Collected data

-------

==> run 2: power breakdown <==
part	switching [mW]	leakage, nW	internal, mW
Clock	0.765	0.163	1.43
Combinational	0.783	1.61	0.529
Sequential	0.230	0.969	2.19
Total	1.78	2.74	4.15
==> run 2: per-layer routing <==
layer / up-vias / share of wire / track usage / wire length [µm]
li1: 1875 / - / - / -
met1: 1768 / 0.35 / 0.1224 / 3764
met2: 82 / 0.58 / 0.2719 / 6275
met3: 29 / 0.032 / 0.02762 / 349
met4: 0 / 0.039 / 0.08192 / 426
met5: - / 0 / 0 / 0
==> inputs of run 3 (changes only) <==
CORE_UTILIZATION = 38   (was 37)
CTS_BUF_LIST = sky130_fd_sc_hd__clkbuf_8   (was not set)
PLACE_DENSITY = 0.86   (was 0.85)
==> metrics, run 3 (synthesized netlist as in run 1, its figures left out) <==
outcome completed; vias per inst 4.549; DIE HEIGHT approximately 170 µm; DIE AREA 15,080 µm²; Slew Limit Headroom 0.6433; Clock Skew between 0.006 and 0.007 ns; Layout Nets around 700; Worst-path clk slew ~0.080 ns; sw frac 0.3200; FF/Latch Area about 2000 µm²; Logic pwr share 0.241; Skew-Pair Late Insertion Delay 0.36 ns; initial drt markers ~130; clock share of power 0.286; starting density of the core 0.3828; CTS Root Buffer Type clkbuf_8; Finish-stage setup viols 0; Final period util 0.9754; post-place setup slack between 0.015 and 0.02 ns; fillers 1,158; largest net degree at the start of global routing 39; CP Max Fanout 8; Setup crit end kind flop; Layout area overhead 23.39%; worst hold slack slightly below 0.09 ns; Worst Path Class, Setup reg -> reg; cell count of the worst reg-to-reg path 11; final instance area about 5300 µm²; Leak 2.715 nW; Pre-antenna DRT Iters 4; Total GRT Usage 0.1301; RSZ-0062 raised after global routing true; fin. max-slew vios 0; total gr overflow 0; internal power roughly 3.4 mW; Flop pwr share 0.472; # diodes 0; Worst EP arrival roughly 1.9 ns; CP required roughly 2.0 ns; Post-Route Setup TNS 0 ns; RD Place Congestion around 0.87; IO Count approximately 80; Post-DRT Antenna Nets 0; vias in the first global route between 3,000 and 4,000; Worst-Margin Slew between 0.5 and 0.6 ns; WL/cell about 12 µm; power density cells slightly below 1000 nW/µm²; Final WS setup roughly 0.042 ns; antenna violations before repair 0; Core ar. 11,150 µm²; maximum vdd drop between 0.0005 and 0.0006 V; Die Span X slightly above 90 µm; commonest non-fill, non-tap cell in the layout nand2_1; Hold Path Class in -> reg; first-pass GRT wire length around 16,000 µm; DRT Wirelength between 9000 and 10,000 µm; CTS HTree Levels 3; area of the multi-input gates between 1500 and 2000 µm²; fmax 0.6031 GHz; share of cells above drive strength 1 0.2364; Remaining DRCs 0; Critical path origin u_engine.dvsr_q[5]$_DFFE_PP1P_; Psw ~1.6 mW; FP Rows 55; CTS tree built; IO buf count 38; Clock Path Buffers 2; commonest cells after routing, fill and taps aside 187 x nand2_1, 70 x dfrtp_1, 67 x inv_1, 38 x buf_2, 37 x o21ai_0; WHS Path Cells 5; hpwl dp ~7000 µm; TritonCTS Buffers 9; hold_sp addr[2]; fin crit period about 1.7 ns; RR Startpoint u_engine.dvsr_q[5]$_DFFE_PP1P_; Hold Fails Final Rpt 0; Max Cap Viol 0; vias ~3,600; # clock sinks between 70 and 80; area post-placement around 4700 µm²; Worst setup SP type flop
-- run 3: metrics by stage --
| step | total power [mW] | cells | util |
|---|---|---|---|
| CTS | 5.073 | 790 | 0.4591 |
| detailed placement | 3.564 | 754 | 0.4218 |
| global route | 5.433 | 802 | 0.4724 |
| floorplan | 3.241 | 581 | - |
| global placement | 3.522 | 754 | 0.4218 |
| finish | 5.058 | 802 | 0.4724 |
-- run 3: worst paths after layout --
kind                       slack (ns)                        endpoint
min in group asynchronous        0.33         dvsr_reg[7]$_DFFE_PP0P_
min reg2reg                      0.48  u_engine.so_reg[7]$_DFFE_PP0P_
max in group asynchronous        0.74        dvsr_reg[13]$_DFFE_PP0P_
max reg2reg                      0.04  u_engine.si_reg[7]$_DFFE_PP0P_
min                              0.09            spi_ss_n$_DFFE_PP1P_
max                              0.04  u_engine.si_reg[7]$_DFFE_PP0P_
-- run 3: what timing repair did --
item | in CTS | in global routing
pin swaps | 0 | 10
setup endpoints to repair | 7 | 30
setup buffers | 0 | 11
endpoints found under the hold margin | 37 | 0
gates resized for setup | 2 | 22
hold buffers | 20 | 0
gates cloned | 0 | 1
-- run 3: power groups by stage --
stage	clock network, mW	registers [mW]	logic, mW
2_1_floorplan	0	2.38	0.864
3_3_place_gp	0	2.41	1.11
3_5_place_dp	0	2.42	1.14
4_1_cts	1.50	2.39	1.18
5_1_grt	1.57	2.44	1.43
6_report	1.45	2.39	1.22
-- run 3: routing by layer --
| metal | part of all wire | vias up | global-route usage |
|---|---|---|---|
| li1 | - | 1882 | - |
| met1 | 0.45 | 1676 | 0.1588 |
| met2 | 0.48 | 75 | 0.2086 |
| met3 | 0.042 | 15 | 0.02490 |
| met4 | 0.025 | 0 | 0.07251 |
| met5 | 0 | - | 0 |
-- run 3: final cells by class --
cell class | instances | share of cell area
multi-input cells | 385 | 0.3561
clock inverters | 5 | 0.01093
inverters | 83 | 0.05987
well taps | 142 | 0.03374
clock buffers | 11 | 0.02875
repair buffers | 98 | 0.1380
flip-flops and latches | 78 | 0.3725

-------

— About this exercise —
A verbatim copy of all the records is to be produced.

— Response to this task —
==> run 2: power breakdown <==
part	switching [mW]	leakage, nW	internal, mW
Clock	0.765	0.163	1.43
Combinational	0.783	1.61	0.529
Sequential	0.230	0.969	2.19
Total	1.78	2.74	4.15
==> run 2: per-layer routing <==
layer / up-vias / share of wire / track usage / wire length [µm]
li1: 1875 / - / - / -
met1: 1768 / 0.35 / 0.1224 / 3764
met2: 82 / 0.58 / 0.2719 / 6275
met3: 29 / 0.032 / 0.02762 / 349
met4: 0 / 0.039 / 0.08192 / 426
met5: - / 0 / 0 / 0
==> inputs of run 3 (changes only) <==
CORE_UTILIZATION = 38   (was 37)
CTS_BUF_LIST = sky130_fd_sc_hd__clkbuf_8   (was not set)
PLACE_DENSITY = 0.86   (was 0.85)
==> metrics, run 3 (synthesized netlist as in run 1, its figures left out) <==
outcome completed; vias per inst 4.549; DIE HEIGHT approximately 170 µm; DIE AREA 15,080 µm²; Slew Limit Headroom 0.6433; Clock Skew between 0.006 and 0.007 ns; Layout Nets around 700; Worst-path clk slew ~0.080 ns; sw frac 0.3200; FF/Latch Area about 2000 µm²; Logic pwr share 0.241; Skew-Pair Late Insertion Delay 0.36 ns; initial drt markers ~130; clock share of power 0.286; starting density of the core 0.3828; CTS Root Buffer Type clkbuf_8; Finish-stage setup viols 0; Final period util 0.9754; post-place setup slack between 0.015 and 0.02 ns; fillers 1,158; largest net degree at the start of global routing 39; CP Max Fanout 8; Setup crit end kind flop; Layout area overhead 23.39%; worst hold slack slightly below 0.09 ns; Worst Path Class, Setup reg -> reg; cell count of the worst reg-to-reg path 11; final instance area about 5300 µm²; Leak 2.715 nW; Pre-antenna DRT Iters 4; Total GRT Usage 0.1301; RSZ-0062 raised after global routing true; fin. max-slew vios 0; total gr overflow 0; internal power roughly 3.4 mW; Flop pwr share 0.472; # diodes 0; Worst EP arrival roughly 1.9 ns; CP required roughly 2.0 ns; Post-Route Setup TNS 0 ns; RD Place Congestion around 0.87; IO Count approximately 80; Post-DRT Antenna Nets 0; vias in the first global route between 3,000 and 4,000; Worst-Margin Slew between 0.5 and 0.6 ns; WL/cell about 12 µm; power density cells slightly below 1000 nW/µm²; Final WS setup roughly 0.042 ns; antenna violations before repair 0; Core ar. 11,150 µm²; maximum vdd drop between 0.0005 and 0.0006 V; Die Span X slightly above 90 µm; commonest non-fill, non-tap cell in the layout nand2_1; Hold Path Class in -> reg; first-pass GRT wire length around 16,000 µm; DRT Wirelength between 9000 and 10,000 µm; CTS HTree Levels 3; area of the multi-input gates between 1500 and 2000 µm²; fmax 0.6031 GHz; share of cells above drive strength 1 0.2364; Remaining DRCs 0; Critical path origin u_engine.dvsr_q[5]$_DFFE_PP1P_; Psw ~1.6 mW; FP Rows 55; CTS tree built; IO buf count 38; Clock Path Buffers 2; commonest cells after routing, fill and taps aside 187 x nand2_1, 70 x dfrtp_1, 67 x inv_1, 38 x buf_2, 37 x o21ai_0; WHS Path Cells 5; hpwl dp ~7000 µm; TritonCTS Buffers 9; hold_sp addr[2]; fin crit period about 1.7 ns; RR Startpoint u_engine.dvsr_q[5]$_DFFE_PP1P_; Hold Fails Final Rpt 0; Max Cap Viol 0; vias ~3,600; # clock sinks between 70 and 80; area post-placement around 4700 µm²; Worst setup SP type flop
-- run 3: metrics by stage --
| step | total power [mW] | cells | util |
|---|---|---|---|
| CTS | 5.073 | 790 | 0.4591 |
| detailed placement | 3.564 | 754 | 0.4218 |
| global route | 5.433 | 802 | 0.4724 |
| floorplan | 3.241 | 581 | - |
| global placement | 3.522 | 754 | 0.4218 |
| finish | 5.058 | 802 | 0.4724 |
-- run 3: worst paths after layout --
kind                       slack (ns)                        endpoint
min in group asynchronous        0.33         dvsr_reg[7]$_DFFE_PP0P_
min reg2reg                      0.48  u_engine.so_reg[7]$_DFFE_PP0P_
max in group asynchronous        0.74        dvsr_reg[13]$_DFFE_PP0P_
max reg2reg                      0.04  u_engine.si_reg[7]$_DFFE_PP0P_
min                              0.09            spi_ss_n$_DFFE_PP1P_
max                              0.04  u_engine.si_reg[7]$_DFFE_PP0P_
-- run 3: what timing repair did --
item | in CTS | in global routing
pin swaps | 0 | 10
setup endpoints to repair | 7 | 30
setup buffers | 0 | 11
endpoints found under the hold margin | 37 | 0
gates resized for setup | 2 | 22
hold buffers | 20 | 0
gates cloned | 0 | 1
-- run 3: power groups by stage --
stage	clock network, mW	registers [mW]	logic, mW
2_1_floorplan	0	2.38	0.864
3_3_place_gp	0	2.41	1.11
3_5_place_dp	0	2.42	1.14
4_1_cts	1.50	2.39	1.18
5_1_grt	1.57	2.44	1.43
6_report	1.45	2.39	1.22
-- run 3: routing by layer --
| metal | part of all wire | vias up | global-route usage |
|---|---|---|---|
| li1 | - | 1882 | - |
| met1 | 0.45 | 1676 | 0.1588 |
| met2 | 0.48 | 75 | 0.2086 |
| met3 | 0.042 | 15 | 0.02490 |
| met4 | 0.025 | 0 | 0.07251 |
| met5 | 0 | - | 0 |
-- run 3: final cells by class --
cell class | instances | share of cell area
multi-input cells | 385 | 0.3561
clock inverters | 5 | 0.01093
inverters | 83 | 0.05987
well taps | 142 | 0.03374
clock buffers | 11 | 0.02875
repair buffers | 98 | 0.1380
flip-flops and latches | 78 | 0.3725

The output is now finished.